What this task involves:
Repeat precisely the span of lines below that opens with the line containing "cell class /" and closes with the line containing "sequential: 718 / 14400 / 29.2", both included.

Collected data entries
==> design/flow/design.v <==
module cordic_dds # (
   parameter DW = 16,                
   parameter PIPE_DEPTH = 14,        
   parameter limP = 16'h4dba         
)
( 
   sin_o, cos_o, err_o,
   clk, phase_i
);
   input             clk;
   input [DW-1:0]    phase_i;        
   output [DW:0]     sin_o, cos_o;   
   output [DW:0]     err_o;          
   reg [DW:0] cos_r, sin_o_r;
   reg [DW:0] x[PIPE_DEPTH:0];
   reg [DW:0] y[PIPE_DEPTH:0];
   reg [DW:0] z[PIPE_DEPTH:0];
   reg [1:0] quadrant [PIPE_DEPTH:0];
   wire [DW:0] atan_rom[PIPE_DEPTH:0];
   assign atan_rom[0] = 8189;
   assign atan_rom[1] = 4834;
   assign atan_rom[2] = 2554;
   assign atan_rom[3] = 1296;
   assign atan_rom[4] = 650;
   assign atan_rom[5] = 325;
   assign atan_rom[6] = 162;
   assign atan_rom[7] = 81;
   assign atan_rom[8] = 40;
   assign atan_rom[9] = 20;
   assign atan_rom[10] = 10;
   assign atan_rom[11] = 5;
   assign atan_rom[12] = 2;
   assign atan_rom[13] = 1;
   assign atan_rom[14] = 0;
   always @ (posedge clk) begin  
      x[0] <= {1'b0, limP};
      y[0] <= 0;
      z[0] <= {3'b0, phase_i[DW-1-2:0]};  
   end
   always @ (posedge clk) begin  
      x[1] <= x[0] - y[0];
      y[1] <= x[0] + y[0];
      z[1] <= z[0] - atan_rom[0];  
   end
   generate
      genvar k;
      for(k=1; k<PIPE_DEPTH; k=k+1) begin
         always @ (posedge clk) begin
            if (z[k][DW]) begin  
               x[k+1] <= x[k] + {{k{y[k][DW]}},y[k][DW:k]};  
               y[k+1] <= y[k] - {{k{x[k][DW]}},x[k][DW:k]};  
               z[k+1] <= z[k] + atan_rom[k];
            end else begin
               x[k+1] <= x[k] - {{k{y[k][DW]}},y[k][DW:k]};
               y[k+1] <= y[k] + {{k{x[k][DW]}},x[k][DW:k]};
               z[k+1] <= z[k] - atan_rom[k];
            end
         end
      end
   endgenerate
   always @ (posedge clk) begin
      quadrant[0] <= phase_i[DW-1:DW-2];
   end
   generate
      genvar j;
      for(j=0; j<PIPE_DEPTH; j=j+1) begin
         always @ (posedge clk) begin
            quadrant[j+1] <= quadrant[j];
         end
      end
   endgenerate
   always @ (posedge clk)
      case(quadrant[PIPE_DEPTH])
         2'b00: begin
            cos_r <= x[PIPE_DEPTH];  
            sin_o_r <= y[PIPE_DEPTH];  
         end
         2'b01: begin
            cos_r <= ~(y[PIPE_DEPTH]) + 1'b1;  
            sin_o_r <= x[PIPE_DEPTH];  
         end
         2'b10: begin
            cos_r <= ~(x[PIPE_DEPTH]) + 1'b1;  
            sin_o_r <= ~(y[PIPE_DEPTH]) + 1'b1;  
         end
         2'b11: begin
            cos_r <= y[PIPE_DEPTH];  
            sin_o_r <= ~(x[PIPE_DEPTH]) + 1'b1;  
         end
      endcase
   assign cos_o = cos_r;
   assign sin_o = sin_o_r;
   assign err_o = z[PIPE_DEPTH];
endmodule
==> design/flow/run.sh <==
#!/bin/bash
# the make line also repeats each setting of config.mk as NAME=value (left out here)
make -C /OpenROAD-flow-scripts/flow DESIGN_CONFIG=/design/flow/config.mk WORK_HOME=/design/flow/orfs CLKGATE_MAP_FILE= finish
==> design/flow/config.mk <==
export PLATFORM = sky130hd
export DESIGN_NAME = cordic_dds
export DESIGN_NICKNAME = cordic_dds
export VERILOG_FILES = /design/flow/design.v
export SDC_FILE = /design/flow/constraint.sdc
export NUM_CORES = 4
export LEC_CHECK = 0
export ABC_AREA = 0
export CAP_MARGIN = 0
export CORE_ASPECT_RATIO = 0.5
export CORE_MARGIN = 2
export CORE_UTILIZATION = 72
export CTS_CLUSTER_DIAMETER = 374
export CTS_CLUSTER_SIZE = 98
export PLACE_DENSITY = 0.39
export SETUP_SLACK_MARGIN = -0.23
export SLEW_MARGIN = 20
==> design/flow/constraint.sdc <==
create_clock -name core_clock -period 2.25 [get_ports {clk}]
set_input_delay 0.4500 -clock core_clock [delete_from_list [all_inputs] [get_ports {clk}]]
set_output_delay 0.4500 -clock core_clock [all_outputs]
set_load 0.01 [all_outputs]
==> job_summary.md, run 1 <==
## Implementation flow summary

| Metric | Value |
|---|---|
| Status | `did not finish` |
| Halt Stage | `4_1_cts` |
| Error | `[ERROR DPL-0038] Utilization greater than 100%, impossible to legalize` |
| Synthesized net count | `roughly 5500` |
| Max-area cell share | `about a third` |
| Post-synth ARST share | `0%` |
| Syn. warnings | `5` |
| Yosys Instances | `between 4000 and 5000` |
| Cells after Synth | `4873` |
| Yosys xor share | `a little over an eighth` |
| Core area | `between 0.05 and 0.06 mm²` |
| Adders+Majority by Area | `about a fifth` |
| Number of enable flip-flop cells | `0` |
| Mux share | `under 10%` |
| Dpl cells | `7013` |
| Top cells by count, synth | `718 x dfxtp_1, 597 x ha_1, 495 x a21oi_1` |
| Syn_area_per_cell | `around 9 µm²` |
| Io pins | `between 60 and 70` |
| Post-synth top area cell | `dfxtp_1` |
| Synth cell types | `roughly 70` |
| Mapped Area | `between 0.04 and 0.05 mm²` |
| Yosys aoi share | `about 19%` |
| IO buf count | `approximately 67` |
| Yosys synthesis chip area | `0.0437 mm²` |
| Initial Utilization | `between 70% and 80%` |
| Most common cell in the netlist | `dfxtp_1` |
| Die Ht | `178 µm` |
| Seq/Total Area, Yosys | `between 30 and 40%` |
| Post-DP HPWL | `between 100 and 150 mm` |
| Final GP Congestion | `roughly 1` |
| Die X | `352 µm` |
| Rows | `about 63` |
| Top cells by area | `dfxtp_1 33%, ha_1 17%, xnor2_1 8.9%` |
| Comb area leader | `AND-OR/OR-AND gates` |
| Yosys reg bits | `718` |
| Die area | `approximately 0.063 mm²` |
| Dominant register cell | `dfxtp_1` |
| Simple Share, Synth | `between 10% and 20%` |
[metrics by stage]
stage          hold slack [ns]  TNS, ns  area (µm²)  setup WS [ns]
2_1_floorplan            0.310   -48.94       45200         -0.881
3_3_place_gp             0.311   -96.32       56500         -0.929
3_5_place_dp             0.312  -153.45       56500          -1.04
==> inputs of run 2 (changes only) <==
Settings changed: CAP_MARGIN 0 to 20, CELL_PAD_IN_SITES_GLOBAL_PLACEMENT set to 3, CORE_ASPECT_RATIO 0.5 to not set, CORE_MARGIN 2 to 3, CORE_UTILIZATION 72 to 39, CTS_CLUSTER_DIAMETER 374 to 217, CTS_CLUSTER_SIZE 98 to not set, GPL_TIMING_DRIVEN set to 0, HOLD_SLACK_MARGIN set to 0.16, PLACE_DENSITY 0.39 to not set, SETUP_SLACK_MARGIN -0.23 to 0.58, TNS_END_PERCENT set to 75.
Clock period 2.25 ns to 5.0 ns, I/O delays scaled along.
==> run 2 against run 1 <==
  * Now clean on timing, DRC and antenna
  * Die area is 85% higher
  * Synthesized cell count unchanged
  * Area after synthesis unchanged
==> job_summary.md, run 2 <==
### Yosys + OpenROAD results

| Metric | Value |
|---|---|
| Final Max Tran Viols | `0` |
| Syn. warnings | `5 (unchanged)` |
| Residual DRC | `0` |
| Area Overhead vs Synth | `13.0%` |
| Max-area cell share | `32.9% (unchanged)` |
| Most common cell in the netlist | `dfxtp_1 (unchanged)` |
| Routed via count | `~33000` |
| RR Endpoint | `x[8][16]$_DFF_P_` |
| Status | `timing/DRC/antenna clean (was did not finish)` |
| Max-cap viol count | `0` |
| Levels on crit path | `13` |
| Slew HR | `30.7%` |
| Total CTS buffers | `between 80 and 90` |
| Post-route minimum period | `a little over 4 ns` |
| Synthesized net count | `5522 (unchanged)` |
| Mux share | `1.12% (unchanged)` |
| Critical Path End | `x[8][16]$_DFF_P_` |
| Dominant register cell | `dfxtp_1 (unchanged)` |
| Cells on worst reg2reg path | `13` |
| Final period util | `roughly 83%` |
| Routed Antenna Nets | `0` |
| First-pass GRT wire length | `roughly 180 mm` |
| Comb area leader | `AND-OR/OR-AND gates (unchanged)` |
| Crit path arrival time | `~4.7 ns` |
| Final GP Congestion | `0.814 (was 1.02)` |
| Die X | `341 µm (was 352 µm)` |
| Grt met2 use | `between 30% and 40%` |
| Worst Hold Launch | `quadrant[6][1]$_DFF_P_` |
| Post-DP HPWL | `86.2 mm (was 116 mm)` |
| Yosys reg bits | `718 (unchanged)` |
| Clock root buffer | `clkbuf_16` |
| Cells after Synth | `4873 (unchanged)` |
| Critical Path Source | `z[7][16]$_DFF_P_` |
| Layout Nets | `approximately 5700` |
| Worst Hold Class | `reg2reg` |
| Vias in the first global route | `32855` |
| Vias per cell | `5.00` |
| Core area | `0.111 mm² (was 0.0596 mm²)` |
| Clk buf depth | `3` |
| WS Path Type | `reg2reg` |
| RSZ-0062 raised after global routing | `true` |
| Mapped Area | `0.0437 mm² (unchanged)` |
| Yosys aoi share | `19.3% (unchanged)` |
| DRT iter0 DRCs | `between 1000 and 1500` |
| Dpl cells | `6428 (was 7013)` |
| Adders+Majority by Area | `18.7% (unchanged)` |
| Hold path cells | `0` |
| Crit-path max cell delay | `0.62 ns` |
| Post-synth ARST share | `0% (unchanged)` |
| Grt ovf | `0` |
| Yosys Instances | `4873 (unchanged)` |
| Number of enable flip-flop cells | `0 (unchanged)` |
| H-tree depth | `3` |
| Worst Path Max Fanout | `10` |
| Worst-Margin Slew | `1.03 ns` |
| GRT Total Usage | `18.5%` |
| CP top delay family | `AND-OR/OR-AND gates` |
| Tool warning count | `37` |
| Count of final setup violators | `0` |
| First-pass DRT Iterations | `5` |
| Clk latency of the worst-skew pair | `roughly 0.66 ns` |
| Post-synth top area cell | `dfxtp_1 (unchanged)` |
| Rows | `122 (was 63)` |
| Seq/Total Area, Yosys | `32.9% (unchanged)` |
| Yosys xor share | `13.2% (unchanged)` |
| Crit-path cells | `clkbuf_1 > clkbuf_1 > nor2_1 > xor2_1 > ha_1 > a21o_1 > a21oi_1 > o21a_1 > o21ai_0 > a211oi_1 > o31ai_1 > a21oi_1 > xnor2_1` |
| Clk sink count | `718` |
| Largest net degree at the start of global routing | `25` |
| Most Crowded Layer GR | `met2` |
| Final WL | `107 mm` |
| CTS Hold Buffers Added | `0` |
| Met3 GRT Util | `approximately 2.6%` |
| Filler Cells Inserted | `approximately 11000` |
| Synth cell types | `69 (unchanged)` |
| Io pins | `68 (unchanged)` |
| Worst Setup End Kind | `register` |
| Worst Path Required | `between 5 and 6 ns` |
| Clock Skews | `between 0.02 and 0.03 ns` |
| Final Non-Filler Cells | `roughly 6600` |
| Setup_tns | `0 ns` |
| Max Freq | `between 200 and 250 MHz` |
| Slowest CP cell | `dfxtp_1` |
| Drt wl/cell | `about 16 µm` |
| Simple Share, Synth | `11.7% (unchanged)` |
| Die Ht | `341 µm (was 178 µm)` |
| Hold Path End | `quadrant[7][1]$_DFF_P_` |
| Top cells by count, synth | `718 x dfxtp_1, 597 x ha_1, 495 x a21oi_1 (unchanged)` |
| Met1 Resource Use GR | `about a quarter` |
| Initial antenna violation count | `0` |
| Die area | `0.116 mm² (was 0.0628 mm²)` |
| IO buf count | `67 (unchanged)` |
| Worst reg2reg setup slack | `approximately 0.85 ns` |
| Top cells by area | `dfxtp_1 33%, ha_1 17%, xnor2_1 8.9% (unchanged)` |
| Initial Utilization | `39.4% (was 73.3%)` |
| RR Startpoint | `z[7][16]$_DFF_P_` |
| CTS tree | `built` |
| Syn_area_per_cell | `8.96 µm² (unchanged)` |
| Worst setup SP type | `register` |
| Buf/Inv on CP | `2` |
| Hold violation total from the final report | `0` |
| Yosys synthesis chip area | `0.0437 mm² (unchanged)` |
| Clk pin slew, worst setup/hold paths | `approximately 0.06 ns` |
-- run 2: layout make-up --
class                   instances  area (µm²)  area share (%)
plain buffers                  61         238           0.481
well taps                    1488        1860            3.77
diodes                          1        2.50         0.00507
multi-input cells            3803       28000            56.7
clock inverters                48         636            1.29
clock buffers                 114        2460            4.98
repair buffers                 71         701            1.42
flip-flops and latches        718       14400            29.1
inverters                     291        1100            2.23
-- run 2: per-stage QoR --
stage                     setup WS (ns)  area [µm²]  util (%)  hold slack (ns)
final                             0.851       49400      44.5            0.315
after global routing              0.494       49400      44.5            0.311
after CTS                         0.541       49300      44.4            0.307
after detailed placement          0.365       46200      41.6            0.312
after global placement            0.319       46200      41.6            0.311
after floorplan                    1.50       43700         -            0.310
-- run 2: repair_timing --
item / in CTS / in global routing
setup buffers: 0 / 4
endpoints found under the setup margin: 4 / 29
hold endpoints to repair: 0 / 0
gates resized: 2 / 13
-- run 2: routing by layer --
metal  vias up  share of wire (%)
met4         0                2.7
met5         -                  0
met1     14909                 47
li1      17601                  -
met3       136                3.0
met2       314                 47
==> inputs of run 3 (changes only) <==
Settings changed: CELL_PAD_IN_SITES_GLOBAL_PLACEMENT 3 to 1, SETUP_SLACK_MARGIN 0.58 to not set, TNS_END_PERCENT 75 to not set.
==> run 3 against run 2 <==
  * Synthesized cell count did not move
  * Sequential cell count did not move
  * Clock-buffer cell count up 1
  * Clock skew up 0.0082 ns
  * Sequential share of layout area up 0.091 points
  * Global-route usage is 0.81 points lower
  * Register-to-register slack lost 0.50 ns
  * Hold slack got worse by 0.011 ns
  * Critical path type unchanged
  * Critical endpoint is now y[7][16]$_DFF_P_
  * Highest routed layer unchanged
==> job_summary.md, run 3 <==
### Yosys + OpenROAD results

| Metric | Value |
|---|---|
| First-pass DRT Iterations | `5 (unchanged)` |
| Cells on worst reg2reg path | `12 (was 13)` |
| CTS Hold Buffers Added | `0 (unchanged)` |
| Final GP Congestion | `0.810 (was 0.814)` |
| Hold WS | `0.303 ns (was 0.315 ns)` |
| Worst Hold Launch | `quadrant[1][0]$_DFF_P_ (was quadrant[6][1]$_DFF_P_)` |
| Simple Share, Synth | `11.7% (unchanged)` |
| Mapped Area | `0.0437 mm² (unchanged)` |
| Ant. Diodes | `0 (was 1)` |
| Comb area leader | `AND-OR/OR-AND gates (unchanged)` |
| Number of enable flip-flop cells | `0 (unchanged)` |
| Worst-Margin Slew | `1.16 ns (was 1.03 ns)` |
| WS Path Type | `reg2reg (unchanged)` |
| RSZ-0062 raised after global routing | `false (was true)` |
| Top cells by count, synth | `718 x dfxtp_1, 597 x ha_1, 495 x a21oi_1 (unchanged)` |
| Slowest CP cell | `dfxtp_1 (unchanged)` |
| Final Max Tran Viols | `0 (unchanged)` |
| Max-cap viol count | `0 (unchanged)` |
| Hold violation total from the final report | `0 (unchanged)` |
| Buf/Inv on CP | `2 (unchanged)` |
| Grt ovf | `0 (unchanged)` |
| Largest net degree at the start of global routing | `25 (unchanged)` |
| Clk sink count | `718 (unchanged)` |
| Clock root buffer | `clkbuf_16 (unchanged)` |
| Worst Path Max Fanout | `10 (unchanged)` |
| Clk buf depth | `3 (unchanged)` |
| Setup WS pre-CTS | `0.322 ns (was 0.365 ns)` |
| Post-layout util | `44.3% (was 44.5%)` |
| # Post-CTS Setup Buffers | `0 (unchanged)` |
| Count of final setup violators | `0 (unchanged)` |
| Most common cell in the netlist | `dfxtp_1 (unchanged)` |
| Yosys reg bits | `718 (unchanged)` |
| Adders+Majority by Area | `18.7% (unchanged)` |
| Yosys synthesis chip area | `0.0437 mm² (unchanged)` |
| GRT Total Usage | `17.7% (was 18.5%)` |
| Post-synth top area cell | `dfxtp_1 (unchanged)` |
| Synth cell types | `69 (unchanged)` |
| Routed Antenna Nets | `0 (unchanged)` |
| Worst Setup End Kind | `register (unchanged)` |
| Total CTS buffers | `86 (was 88)` |
| Syn_area_per_cell | `8.96 µm² (unchanged)` |
| Yosys aoi share | `19.3% (unchanged)` |
| Clock Skews | `0.0376 ns (was 0.0294 ns)` |
| Levels on crit path | `12 (was 13)` |
| Tool warning count | `33 (was 37)` |
| Io pins | `68 (unchanged)` |
| First-pass GRT wire length | `169 mm (was 175 mm)` |
| Hold path cells | `0 (unchanged)` |
| Final WL | `103 mm (was 107 mm)` |
| Initial Utilization | `39.4% (unchanged)` |
| Top cells by area | `dfxtp_1 33%, ha_1 17%, xnor2_1 8.9% (unchanged)` |
| Cells after Synth | `4873 (unchanged)` |
| Crit-path cells | `clkbuf_1 > clkbuf_1 > mux2i_1 > fa_1 > a21oi_1 > o21ai_0 > o41ai_1 > o21ai_0 > or4_1 > o211ai_1 > o21ai_0 > xnor2_1 (was clkbuf_1 > clkbuf_1 > nor2_1 > xor2_1 > ha_1 > a21o_1 > a21oi_1 > o21a_1 > o21ai_0 > a211oi_1 > o31ai_1 > a21oi_1 > xnor2_1)` |
| Setup_tns | `0 ns (unchanged)` |
| Hold Path End | `quadrant[2][0]$_DFF_P_ (was quadrant[7][1]$_DFF_P_)` |
| Syn. warnings | `5 (unchanged)` |
| Yosys Instances | `4873 (unchanged)` |
| Dpl cells | `6428 (unchanged)` |
| CTS tree | `built (unchanged)` |
| CP top delay family | `AND-OR/OR-AND gates (unchanged)` |
| Worst setup SP type | `register (unchanged)` |
| Core area | `0.111 mm² (unchanged)` |
| Seq/Total Area, Yosys | `32.9% (unchanged)` |
| Final period util | `93.0% (was 83.0%)` |
| Worst Path Required | `5.51 ns (was 5.53 ns)` |
| Post-CTS sizing | `0 (was 2)` |
| Die Ht | `341 µm (unchanged)` |
| Dominant register cell | `dfxtp_1 (unchanged)` |
| Post-synth ARST share | `0% (unchanged)` |
| Initial antenna violation count | `0 (unchanged)` |
| Area Overhead vs Synth | `12.6% (was 13.0%)` |
| Layout Nets | `5677 (was 5683)` |
| Final Worst Setup Slack | `0.352 ns (was 0.851 ns)` |
| Vias in the first global route | `32649 (was 32855)` |
| Die X | `341 µm (unchanged)` |
| Critical Path Source | `z[6][16]$_DFF_P_ (was z[7][16]$_DFF_P_)` |
| Slew HR | `22.0% (was 30.7%)` |
| Residual DRC | `0 (unchanged)` |
| RR Startpoint | `z[6][16]$_DFF_P_ (was z[7][16]$_DFF_P_)` |
| Filler Cells Inserted | `11106 (was 11042)` |
| H-tree depth | `3 (unchanged)` |
| Routed via count | `33000 (was 32960)` |
| Max-area cell share | `32.9% (unchanged)` |
| Max Freq | `215 MHz (was 241 MHz)` |
| Clk latency of the worst-skew pair | `0.66 ns (about the same)` |
| Worst reg2reg setup slack | `0.35 ns (was 0.85 ns)` |
| Post-DP HPWL | `82.8 mm (was 86.2 mm)` |
| Final Non-Filler Cells | `6584 (was 6595)` |
| Rows | `122 (unchanged)` |
| RR Endpoint | `y[7][16]$_DFF_P_ (was x[8][16]$_DFF_P_)` |
| Drt wl/cell | `15.7 µm (was 16.3 µm)` |
| Die area | `0.116 mm² (unchanged)` |
| Post-route minimum period | `4.65 ns (was 4.15 ns)` |
| Yosys xor share | `13.2% (unchanged)` |
| Vias per cell | `5.01 (was 5.00)` |
| DRT iter0 DRCs | `1458 (was 1480)` |
| Mux share | `1.12% (unchanged)` |
| Worst Hold Class | `reg2reg (unchanged)` |
| Synthesized net count | `5522 (unchanged)` |
| Crit-path max cell delay | `0.72 ns (was 0.62 ns)` |
| Critical Path End | `y[7][16]$_DFF_P_ (was x[8][16]$_DFF_P_)` |
| CP dominant cell by count | `o21ai_0` |
| Status | `timing/DRC/antenna clean (unchanged)` |
| IO buf count | `67 (unchanged)` |
| Clk pin slew, worst setup/hold paths | `0.06 ns (about the same)` |
| Crit path arrival time | `5.16 ns (was 4.68 ns)` |
-- run 3: final cells by class --
cell class / instances / area, µm² / share of cell area [%]
buffer: 61 / 231 / 0.470
clock buffer: 115 / 2480 / 5.05
clock inverter: 41 / 504 / 1.02
inverter: 291 / 1090 / 2.22
multi-input combinational: 3803 / 28000 / 56.9
sequential: 718 / 14400 / 29.2
tap: 1488 / 1860 / 3.78
timing repair buffer: 67 / 671 / 1.36
-- run 3: metal layers --
metal,global-route usage (%),vias to the layer above,wire [µm]
met2,30.7,359,48500
met4,5.05,0,2320
li1,-,17565,-
met3,2.42,126,3140
met1,22.9,14950,49300
met5,0,-,0
-- run 3: per-stage QoR --
stage	area (µm²)
2_1_floorplan	43700
3_3_place_gp	46200
3_5_place_dp	46200
4_1_cts	49200
5_1_grt	49200
6_report	49200
==> inputs of run 4 (changes only) <==
Settings changed: ABC_AREA 0 to 1, CAP_MARGIN 20 to 35, CELL_PAD_IN_SITES_DETAIL_PLACEMENT set to 1, CELL_PAD_IN_SITES_GLOBAL_PLACEMENT 1 to 0, CORE_ASPECT_RATIO set to 1.11, CORE_UTILIZATION 39 to 47, CTS_CLUSTER_DIAMETER 217 to 137, GPL_ROUTABILITY_DRIVEN set to 0, GPL_TIMING_DRIVEN 0 to 1, HOLD_SLACK_MARGIN 0.16 to 0.22, MAX_ROUTING_LAYER set to met4, MIN_ROUTING_LAYER set to met1, PLACE_DENSITY_LB_ADDON set to 0.21, SETUP_SLACK_MARGIN set to 0.53, SLEW_MARGIN 20 to 30.
Clock period 5.0 ns to 3.65 ns, I/O delays scaled along.
==> run 4 against run 3 <==
  * Sequential share of layout area down 3.8 points
  * Area after synthesis up 17%
  * Clock skew down 0.0069 ns
  * Non-clock buffer count down 38
  * First-iteration DRC count up 69%
  * Critical path depth up 2
  * Sequential cell count unchanged
  * Routed wire length up 59%
  * Utilization up 8.1 points
  * Critical path type unchanged
  * Highest routed layer unchanged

Exercise result:
cell class / instances / area, µm² / share of cell area [%]
buffer: 61 / 231 / 0.470
clock buffer: 115 / 2480 / 5.05
clock inverter: 41 / 504 / 1.02
inverter: 291 / 1090 / 2.22
multi-input combinational: 3803 / 28000 / 56.9
sequential: 718 / 14400 / 29.2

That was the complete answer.